I mostly have a multisite cluster set up properly. The only remaining issue is we were hoping to scale up to 3 indexers when our system is under load (events, tests, etc) and scale back down to just a single indexer when there is a low load. I have the AWS autoscale group working, just wondering if there is an issue with this plan; if searches will fail if I don't reconfigure the master as well or any other gotchas people know about.
You can add and remove indexers anytime, but the question will you also increase the RF/SF values when you add indexers ? For eg, will you change RF=3 when running with 3 indexers and change it back to RF=1 with 1 indexer ?

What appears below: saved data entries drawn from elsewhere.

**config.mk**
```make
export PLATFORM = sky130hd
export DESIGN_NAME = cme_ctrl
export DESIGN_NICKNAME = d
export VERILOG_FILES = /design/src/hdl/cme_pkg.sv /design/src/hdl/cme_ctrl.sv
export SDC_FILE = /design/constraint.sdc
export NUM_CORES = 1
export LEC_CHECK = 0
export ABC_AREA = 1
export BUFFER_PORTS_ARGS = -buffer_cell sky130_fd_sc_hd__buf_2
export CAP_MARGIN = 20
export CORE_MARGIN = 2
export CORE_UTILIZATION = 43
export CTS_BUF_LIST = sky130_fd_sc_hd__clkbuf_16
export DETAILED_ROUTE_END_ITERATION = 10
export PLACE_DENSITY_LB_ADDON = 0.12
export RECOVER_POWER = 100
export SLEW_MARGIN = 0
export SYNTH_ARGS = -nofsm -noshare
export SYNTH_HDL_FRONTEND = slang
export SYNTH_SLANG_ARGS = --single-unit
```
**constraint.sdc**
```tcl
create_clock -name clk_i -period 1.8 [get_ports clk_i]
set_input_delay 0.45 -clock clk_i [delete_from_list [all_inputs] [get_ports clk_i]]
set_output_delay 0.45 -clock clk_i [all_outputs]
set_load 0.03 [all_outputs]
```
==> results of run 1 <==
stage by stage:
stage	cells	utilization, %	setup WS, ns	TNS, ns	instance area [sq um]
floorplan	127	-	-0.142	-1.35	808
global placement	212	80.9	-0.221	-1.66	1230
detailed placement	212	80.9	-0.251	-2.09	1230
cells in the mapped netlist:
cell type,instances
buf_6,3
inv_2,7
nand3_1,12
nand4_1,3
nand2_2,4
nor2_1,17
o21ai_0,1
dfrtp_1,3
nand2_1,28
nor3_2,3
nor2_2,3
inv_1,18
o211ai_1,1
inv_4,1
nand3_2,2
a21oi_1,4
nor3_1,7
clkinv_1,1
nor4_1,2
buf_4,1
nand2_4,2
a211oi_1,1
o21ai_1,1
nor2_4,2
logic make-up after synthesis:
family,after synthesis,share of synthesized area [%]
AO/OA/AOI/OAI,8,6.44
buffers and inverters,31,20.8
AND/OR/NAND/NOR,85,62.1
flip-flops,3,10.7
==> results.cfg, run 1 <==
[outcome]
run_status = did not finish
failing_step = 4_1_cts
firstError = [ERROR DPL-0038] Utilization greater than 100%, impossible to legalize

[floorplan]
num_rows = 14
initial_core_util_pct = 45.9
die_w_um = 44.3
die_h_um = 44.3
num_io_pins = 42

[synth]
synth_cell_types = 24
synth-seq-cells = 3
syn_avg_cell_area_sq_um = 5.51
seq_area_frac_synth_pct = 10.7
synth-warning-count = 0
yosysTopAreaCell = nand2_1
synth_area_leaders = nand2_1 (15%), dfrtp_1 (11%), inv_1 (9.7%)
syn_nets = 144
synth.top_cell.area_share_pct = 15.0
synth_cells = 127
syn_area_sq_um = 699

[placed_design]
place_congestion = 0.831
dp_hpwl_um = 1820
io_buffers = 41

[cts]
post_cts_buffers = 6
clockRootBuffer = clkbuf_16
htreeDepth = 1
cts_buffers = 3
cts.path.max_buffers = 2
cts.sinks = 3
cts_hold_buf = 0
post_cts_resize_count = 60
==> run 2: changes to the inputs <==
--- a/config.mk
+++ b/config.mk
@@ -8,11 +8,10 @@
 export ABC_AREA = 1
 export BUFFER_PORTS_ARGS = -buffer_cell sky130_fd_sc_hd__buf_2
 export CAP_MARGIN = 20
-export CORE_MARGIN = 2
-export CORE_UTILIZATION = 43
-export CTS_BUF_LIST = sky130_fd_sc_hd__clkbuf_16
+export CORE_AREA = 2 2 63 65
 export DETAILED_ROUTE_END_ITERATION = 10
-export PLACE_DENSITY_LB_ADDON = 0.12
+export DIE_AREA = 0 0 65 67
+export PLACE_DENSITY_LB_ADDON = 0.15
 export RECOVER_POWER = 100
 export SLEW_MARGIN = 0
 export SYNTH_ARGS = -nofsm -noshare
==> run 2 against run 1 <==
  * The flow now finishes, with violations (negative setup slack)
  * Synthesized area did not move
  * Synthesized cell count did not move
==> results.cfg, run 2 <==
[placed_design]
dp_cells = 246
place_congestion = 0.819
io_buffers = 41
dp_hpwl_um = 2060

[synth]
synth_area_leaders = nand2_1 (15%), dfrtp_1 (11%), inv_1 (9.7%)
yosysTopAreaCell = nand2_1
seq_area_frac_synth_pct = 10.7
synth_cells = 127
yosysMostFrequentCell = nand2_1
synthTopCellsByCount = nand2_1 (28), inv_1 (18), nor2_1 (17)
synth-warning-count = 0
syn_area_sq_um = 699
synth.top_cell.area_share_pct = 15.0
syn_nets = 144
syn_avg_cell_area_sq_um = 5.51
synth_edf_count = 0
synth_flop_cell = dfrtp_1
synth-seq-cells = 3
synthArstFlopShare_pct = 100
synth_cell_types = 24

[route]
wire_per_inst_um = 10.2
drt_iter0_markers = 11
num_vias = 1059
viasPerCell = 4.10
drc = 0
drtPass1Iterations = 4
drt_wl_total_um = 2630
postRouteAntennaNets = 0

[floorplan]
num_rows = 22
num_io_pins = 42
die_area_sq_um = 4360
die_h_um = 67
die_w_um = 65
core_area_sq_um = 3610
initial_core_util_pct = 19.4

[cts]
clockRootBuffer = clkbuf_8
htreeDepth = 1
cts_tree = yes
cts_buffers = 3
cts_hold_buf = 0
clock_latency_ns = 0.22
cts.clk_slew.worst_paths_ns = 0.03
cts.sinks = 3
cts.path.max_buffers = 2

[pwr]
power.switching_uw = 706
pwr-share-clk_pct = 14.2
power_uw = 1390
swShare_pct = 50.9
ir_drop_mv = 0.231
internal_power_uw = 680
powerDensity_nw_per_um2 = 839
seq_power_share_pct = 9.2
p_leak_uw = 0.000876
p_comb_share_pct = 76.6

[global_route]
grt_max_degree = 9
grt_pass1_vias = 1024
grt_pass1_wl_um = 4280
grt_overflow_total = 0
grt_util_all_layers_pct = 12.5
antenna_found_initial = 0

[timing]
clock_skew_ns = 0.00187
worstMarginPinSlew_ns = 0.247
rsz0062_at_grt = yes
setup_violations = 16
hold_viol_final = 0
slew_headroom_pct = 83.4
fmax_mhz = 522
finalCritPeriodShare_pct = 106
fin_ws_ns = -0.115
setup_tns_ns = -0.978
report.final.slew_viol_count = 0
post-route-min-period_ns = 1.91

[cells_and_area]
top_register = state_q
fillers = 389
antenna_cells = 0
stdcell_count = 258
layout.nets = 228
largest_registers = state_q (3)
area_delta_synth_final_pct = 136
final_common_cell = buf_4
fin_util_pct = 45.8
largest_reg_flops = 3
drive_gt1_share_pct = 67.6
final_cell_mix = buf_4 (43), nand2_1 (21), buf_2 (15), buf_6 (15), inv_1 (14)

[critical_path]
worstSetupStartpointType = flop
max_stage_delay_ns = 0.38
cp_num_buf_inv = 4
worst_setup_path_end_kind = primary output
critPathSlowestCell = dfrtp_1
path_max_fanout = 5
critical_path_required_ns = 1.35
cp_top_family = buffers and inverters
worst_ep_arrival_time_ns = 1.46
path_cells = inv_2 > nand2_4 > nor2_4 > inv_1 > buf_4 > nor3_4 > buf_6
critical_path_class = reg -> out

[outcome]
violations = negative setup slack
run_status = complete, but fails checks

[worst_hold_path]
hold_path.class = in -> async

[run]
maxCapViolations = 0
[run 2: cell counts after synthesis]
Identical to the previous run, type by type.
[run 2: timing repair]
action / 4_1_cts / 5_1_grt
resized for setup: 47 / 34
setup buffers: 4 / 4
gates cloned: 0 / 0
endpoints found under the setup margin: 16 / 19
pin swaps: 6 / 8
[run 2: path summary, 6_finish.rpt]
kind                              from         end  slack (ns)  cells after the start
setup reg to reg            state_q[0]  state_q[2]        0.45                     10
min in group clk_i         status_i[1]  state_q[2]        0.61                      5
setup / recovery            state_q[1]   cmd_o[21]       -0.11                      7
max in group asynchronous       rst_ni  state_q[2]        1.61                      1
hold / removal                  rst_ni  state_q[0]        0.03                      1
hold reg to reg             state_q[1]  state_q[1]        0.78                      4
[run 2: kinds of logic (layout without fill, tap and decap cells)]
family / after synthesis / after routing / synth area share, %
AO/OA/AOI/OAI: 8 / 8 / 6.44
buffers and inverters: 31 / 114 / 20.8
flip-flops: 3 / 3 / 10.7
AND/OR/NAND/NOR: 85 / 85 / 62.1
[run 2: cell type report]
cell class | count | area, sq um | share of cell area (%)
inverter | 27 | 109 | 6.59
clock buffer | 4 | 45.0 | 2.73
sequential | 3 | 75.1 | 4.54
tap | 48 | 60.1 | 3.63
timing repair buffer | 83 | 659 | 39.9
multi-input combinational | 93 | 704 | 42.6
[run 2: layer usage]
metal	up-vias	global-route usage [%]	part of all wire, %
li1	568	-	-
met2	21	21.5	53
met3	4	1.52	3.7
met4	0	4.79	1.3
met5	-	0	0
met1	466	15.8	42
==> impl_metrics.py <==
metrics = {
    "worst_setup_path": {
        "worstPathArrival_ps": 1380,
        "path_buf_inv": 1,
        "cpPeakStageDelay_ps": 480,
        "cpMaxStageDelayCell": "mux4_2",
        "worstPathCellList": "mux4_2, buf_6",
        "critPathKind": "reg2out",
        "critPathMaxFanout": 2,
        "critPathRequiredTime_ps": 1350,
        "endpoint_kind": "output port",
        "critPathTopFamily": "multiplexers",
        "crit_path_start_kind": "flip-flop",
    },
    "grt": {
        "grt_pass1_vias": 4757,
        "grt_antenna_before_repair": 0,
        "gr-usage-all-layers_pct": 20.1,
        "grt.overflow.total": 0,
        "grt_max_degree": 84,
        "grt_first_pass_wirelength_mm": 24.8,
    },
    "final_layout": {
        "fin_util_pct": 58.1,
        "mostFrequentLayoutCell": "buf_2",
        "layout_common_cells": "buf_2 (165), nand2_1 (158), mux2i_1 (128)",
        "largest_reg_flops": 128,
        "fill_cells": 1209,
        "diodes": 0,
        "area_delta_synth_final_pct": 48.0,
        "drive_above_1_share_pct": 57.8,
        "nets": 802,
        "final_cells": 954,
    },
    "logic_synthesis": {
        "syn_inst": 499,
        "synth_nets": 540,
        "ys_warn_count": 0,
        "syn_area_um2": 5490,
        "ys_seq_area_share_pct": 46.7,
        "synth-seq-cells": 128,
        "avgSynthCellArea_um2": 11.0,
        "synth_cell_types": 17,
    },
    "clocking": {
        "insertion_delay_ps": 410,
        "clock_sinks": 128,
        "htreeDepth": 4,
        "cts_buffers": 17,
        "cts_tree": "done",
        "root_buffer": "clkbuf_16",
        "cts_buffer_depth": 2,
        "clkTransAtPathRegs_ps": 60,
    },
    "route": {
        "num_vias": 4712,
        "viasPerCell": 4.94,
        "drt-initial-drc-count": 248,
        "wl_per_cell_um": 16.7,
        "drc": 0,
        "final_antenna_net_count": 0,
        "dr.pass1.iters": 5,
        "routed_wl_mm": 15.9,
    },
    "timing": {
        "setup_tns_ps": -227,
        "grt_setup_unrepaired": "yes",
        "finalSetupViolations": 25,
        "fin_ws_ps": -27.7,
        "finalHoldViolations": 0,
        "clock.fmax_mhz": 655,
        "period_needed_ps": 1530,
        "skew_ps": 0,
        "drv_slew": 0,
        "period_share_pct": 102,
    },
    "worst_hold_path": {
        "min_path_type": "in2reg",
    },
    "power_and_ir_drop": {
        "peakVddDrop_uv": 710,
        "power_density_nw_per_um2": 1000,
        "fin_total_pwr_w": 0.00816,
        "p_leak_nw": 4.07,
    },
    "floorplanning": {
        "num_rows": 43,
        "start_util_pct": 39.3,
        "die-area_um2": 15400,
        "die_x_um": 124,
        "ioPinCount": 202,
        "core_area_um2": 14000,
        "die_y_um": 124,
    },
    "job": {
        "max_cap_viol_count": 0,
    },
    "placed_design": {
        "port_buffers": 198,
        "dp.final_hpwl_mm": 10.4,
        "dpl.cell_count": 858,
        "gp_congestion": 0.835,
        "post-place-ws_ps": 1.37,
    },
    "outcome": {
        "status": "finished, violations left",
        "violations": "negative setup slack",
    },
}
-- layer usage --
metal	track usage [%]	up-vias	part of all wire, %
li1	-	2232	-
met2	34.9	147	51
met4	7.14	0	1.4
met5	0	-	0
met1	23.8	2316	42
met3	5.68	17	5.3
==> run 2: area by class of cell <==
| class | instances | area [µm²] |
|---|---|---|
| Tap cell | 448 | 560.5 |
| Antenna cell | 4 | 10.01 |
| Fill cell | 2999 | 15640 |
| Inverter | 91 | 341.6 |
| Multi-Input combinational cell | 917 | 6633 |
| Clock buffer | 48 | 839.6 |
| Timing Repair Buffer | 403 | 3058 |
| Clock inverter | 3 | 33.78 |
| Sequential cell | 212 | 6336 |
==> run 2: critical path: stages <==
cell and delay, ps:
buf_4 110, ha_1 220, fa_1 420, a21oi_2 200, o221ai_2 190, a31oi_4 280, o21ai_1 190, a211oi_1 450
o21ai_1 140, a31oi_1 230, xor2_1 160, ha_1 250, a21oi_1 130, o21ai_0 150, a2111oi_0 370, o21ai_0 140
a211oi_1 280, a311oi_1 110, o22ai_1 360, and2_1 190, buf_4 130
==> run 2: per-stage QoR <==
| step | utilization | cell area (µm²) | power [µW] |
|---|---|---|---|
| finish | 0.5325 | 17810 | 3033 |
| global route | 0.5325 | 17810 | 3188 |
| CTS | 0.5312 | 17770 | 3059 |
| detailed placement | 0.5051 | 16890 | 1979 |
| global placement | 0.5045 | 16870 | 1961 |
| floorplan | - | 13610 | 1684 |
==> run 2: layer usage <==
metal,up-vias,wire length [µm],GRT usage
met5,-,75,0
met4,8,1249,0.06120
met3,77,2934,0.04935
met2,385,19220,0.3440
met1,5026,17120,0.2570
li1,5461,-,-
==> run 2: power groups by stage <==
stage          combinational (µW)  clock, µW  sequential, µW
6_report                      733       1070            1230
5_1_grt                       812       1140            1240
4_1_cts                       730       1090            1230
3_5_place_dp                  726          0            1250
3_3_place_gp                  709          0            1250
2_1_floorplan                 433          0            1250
**src/rtl/core/pfn_pkg.sv**
```systemverilog
// shared types, permutation table and fixed-point helpers for the octave noise pipeline
package pfn_pkg;

  // signed q.16 value with room for the gradient and interpolation ranges
  typedef logic signed [21:0] q_t;

  localparam q_t ONE_Q = 22'sd65536;
  localparam q_t FADE_C15 = 22'sd983040;
  localparam q_t FADE_C10 = 22'sd655360;
  localparam q_t FADE_MUL6 = 22'sd6;

  // width of the octave sum before saturation
  localparam int SUMW = 27;

  localparam logic [7:0] PERM_ROM [256] = '{
    8'd151, 8'd160, 8'd137, 8'd91, 8'd90, 8'd15, 8'd131, 8'd13, 8'd201, 8'd95, 8'd96, 8'd53,
    8'd194, 8'd233, 8'd7, 8'd225, 8'd140, 8'd36, 8'd103, 8'd30, 8'd69, 8'd142, 8'd8, 8'd99,
    8'd37, 8'd240, 8'd21, 8'd10, 8'd23, 8'd190, 8'd6, 8'd148, 8'd247, 8'd120, 8'd234, 8'd75,
    8'd0, 8'd26, 8'd197, 8'd62, 8'd94, 8'd252, 8'd219, 8'd203, 8'd117, 8'd35, 8'd11, 8'd32,
    8'd57, 8'd177, 8'd33, 8'd88, 8'd237, 8'd149, 8'd56, 8'd87, 8'd174, 8'd20, 8'd125, 8'd136,
    8'd171, 8'd168, 8'd68, 8'd175, 8'd74, 8'd165, 8'd71, 8'd134, 8'd139, 8'd48, 8'd27, 8'd166,
    8'd77, 8'd146, 8'd158, 8'd231, 8'd83, 8'd111, 8'd229, 8'd122, 8'd60, 8'd211, 8'd133, 8'd230,
    8'd220, 8'd105, 8'd92, 8'd41, 8'd55, 8'd46, 8'd245, 8'd40, 8'd244, 8'd102, 8'd143, 8'd54,
    8'd65, 8'd25, 8'd63, 8'd161, 8'd1, 8'd216, 8'd80, 8'd73, 8'd209, 8'd76, 8'd132, 8'd187,
    8'd208, 8'd89, 8'd18, 8'd169, 8'd200, 8'd196, 8'd135, 8'd130, 8'd116, 8'd188, 8'd159, 8'd86,
    8'd164, 8'd100, 8'd109, 8'd198, 8'd173, 8'd186, 8'd3, 8'd64, 8'd52, 8'd217, 8'd226, 8'd250,
    8'd124, 8'd123, 8'd5, 8'd202, 8'd38, 8'd147, 8'd118, 8'd126, 8'd255, 8'd82, 8'd85, 8'd212,
    8'd207, 8'd206, 8'd59, 8'd227, 8'd47, 8'd16, 8'd58, 8'd17, 8'd182, 8'd189, 8'd28, 8'd42,
    8'd223, 8'd183, 8'd170, 8'd213, 8'd119, 8'd248, 8'd152, 8'd2, 8'd44, 8'd154, 8'd163, 8'd70,
    8'd221, 8'd153, 8'd101, 8'd155, 8'd167, 8'd43, 8'd172, 8'd9, 8'd129, 8'd22, 8'd39, 8'd253,
    8'd19, 8'd98, 8'd108, 8'd110, 8'd79, 8'd113, 8'd224, 8'd232, 8'd178, 8'd185, 8'd112, 8'd104,
    8'd218, 8'd246, 8'd97, 8'd228, 8'd251, 8'd34, 8'd242, 8'd193, 8'd238, 8'd210, 8'd144, 8'd12,
    8'd191, 8'd179, 8'd162, 8'd241, 8'd81, 8'd51, 8'd145, 8'd235, 8'd249, 8'd14, 8'd239, 8'd107,
    8'd49, 8'd192, 8'd214, 8'd31, 8'd181, 8'd199, 8'd106, 8'd157, 8'd184, 8'd84, 8'd204, 8'd176,
    8'd115, 8'd121, 8'd50, 8'd45, 8'd127, 8'd4, 8'd150, 8'd254, 8'd138, 8'd236, 8'd205, 8'd93,
    8'd222, 8'd114, 8'd67, 8'd29, 8'd24, 8'd72, 8'd243, 8'd141, 8'd128, 8'd195, 8'd78, 8'd66,
    8'd215, 8'd61, 8'd156, 8'd180
  };

  function automatic logic [7:0] perm(input logic [7:0] idx);
    return PERM_ROM[idx];
  endfunction

  // q.16 product, floored
  function automatic q_t qmul(input q_t a, input q_t b);
    logic signed [43:0] p;
    p = a * b;
    return p[37:16];
  endfunction

  function automatic q_t lerp(input q_t w, input q_t a, input q_t b);
    q_t diff;
    diff = b - a;
    return a + qmul(w, diff);
  endfunction

  function automatic q_t grad(input logic [3:0] h, input q_t x, input q_t y, input q_t z);
    q_t u;
    q_t v;
    u = (h < 4'd8) ? x : y;
    v = (h < 4'd4) ? y : ((h == 4'd12 || h == 4'd14) ? x : z);
    return (h[0] ? -u : u) + (h[1] ? -v : v);
  endfunction

endpackage

```
**src/rtl/core/pfn_accum.sv**
```systemverilog
// weighted octave sum over a registered adder tree, saturation and byte mapping
module pfn_accum #(
  parameter int OCTAVES_MAX = 15
) (
  input  logic               clk,
  input  logic               en,
  input  logic [3:0]         octave_count,
  input  pfn_pkg::q_t        noise [OCTAVES_MAX],
  output logic signed [17:0] noise_sum,
  output logic [7:0]         noise_byte
);

  localparam int NG = (OCTAVES_MAX + 3) / 4;

  logic [4:0] neff;
  logic signed [pfn_pkg::SUMW-1:0] term [OCTAVES_MAX];
  logic signed [pfn_pkg::SUMW-1:0] grp [NG];
  logic signed [pfn_pkg::SUMW-1:0] part [NG];
  logic signed [pfn_pkg::SUMW-1:0] total;
  logic signed [17:0] sum_sat;
  logic signed [17:0] sum_b;
  logic signed [18:0] off;
  logic signed [27:0] prod;
  logic [7:0] byte_val;

  // zero octaves counts as one, more than the pipeline holds is clipped
  always_comb begin
    if (octave_count == 4'd0) begin
      neff = 5'd1;
    end else if ({1'b0, octave_count} > 5'(OCTAVES_MAX)) begin
      neff = 5'(OCTAVES_MAX);
    end else begin
      neff = {1'b0, octave_count};
    end
  end

  // arithmetic shift floors the weighted octave term
  always_comb begin
    for (int i = 0; i < OCTAVES_MAX; i++) begin
      term[i] = '0;
      if (5'(i) < neff) begin
        term[i] = pfn_pkg::SUMW'(noise[i]) >>> (i + 1);
      end
    end
    for (int g = 0; g < NG; g++) begin
      grp[g] = '0;
      for (int k = 0; k < 4; k++) begin
        if (4 * g + k < OCTAVES_MAX) begin
          grp[g] = grp[g] + term[4*g+k];
        end
      end
    end
  end

  always_ff @(posedge clk) begin
    if (en) begin
      part <= grp;
    end
  end

  always_comb begin
    total = '0;
    for (int g = 0; g < NG; g++) begin
      total = total + part[g];
    end
    if (total > pfn_pkg::SUMW'(131071)) begin
      sum_sat = 18'sh1ffff;
    end else if (total < -pfn_pkg::SUMW'(131072)) begin
      sum_sat = -18'sh20000;
    end else begin
      sum_sat = total[17:0];
    end
  end

  always_ff @(posedge clk) begin
    if (en) begin
      sum_b <= sum_sat;
    end
  end

  // 255 * (sum + 1.0 in q.16) / 2^17, clipped to a byte
  always_comb begin
    off  = 19'(sum_b) + 19'sd65536;
    prod = 28'(off) * 28'sd255;
    if (prod < 0) begin
      byte_val = 8'd0;
    end else if (prod[26:17] > 10'd255) begin
      byte_val = 8'd255;
    end else begin
      byte_val = prod[24:17];
    end
  end

  always_ff @(posedge clk) begin
    if (en) begin
      noise_sum  <= sum_b;
      noise_byte <= byte_val;
    end
  end

endmodule

```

Yes, the idea is the issue isn't adding or removing RF/SF's so much as being able to cleanly say change how the system is running for the next day or so. If this is as simple as making sure to change the RF/SF settings and restarting the master that would be convenient.
Well, if all of your data is with 1 indexer and you 2 additional indexers to the mix, the newly added indexers are not going to help in handling the load right away, the reason is all your data is with 1 indexer so all the search queries will hit the same indexer. The better option would be to have more indexers, spread the data among the indexers evenly so that the search queries will be processed by all indexers
The issue is one of cost. We are running in AWS and for the most part only need to handle a constant stream of logs for very short windows. It doesn't make sense to leave the compute power up constantly for the trickle of logs that come in and instead need to scale up and down based on the load of logs coming through. I don't have the exact numbers but its is the difference between a 10's of MB and 10's of GB's and something like 10 times more machines running.
As an aside, I find it hard to believe we are the only company that has this scenario.
The alternative is, when you add new indexers, increase your RF values this will spread the data among the existing indexers and help you in handling the search workload.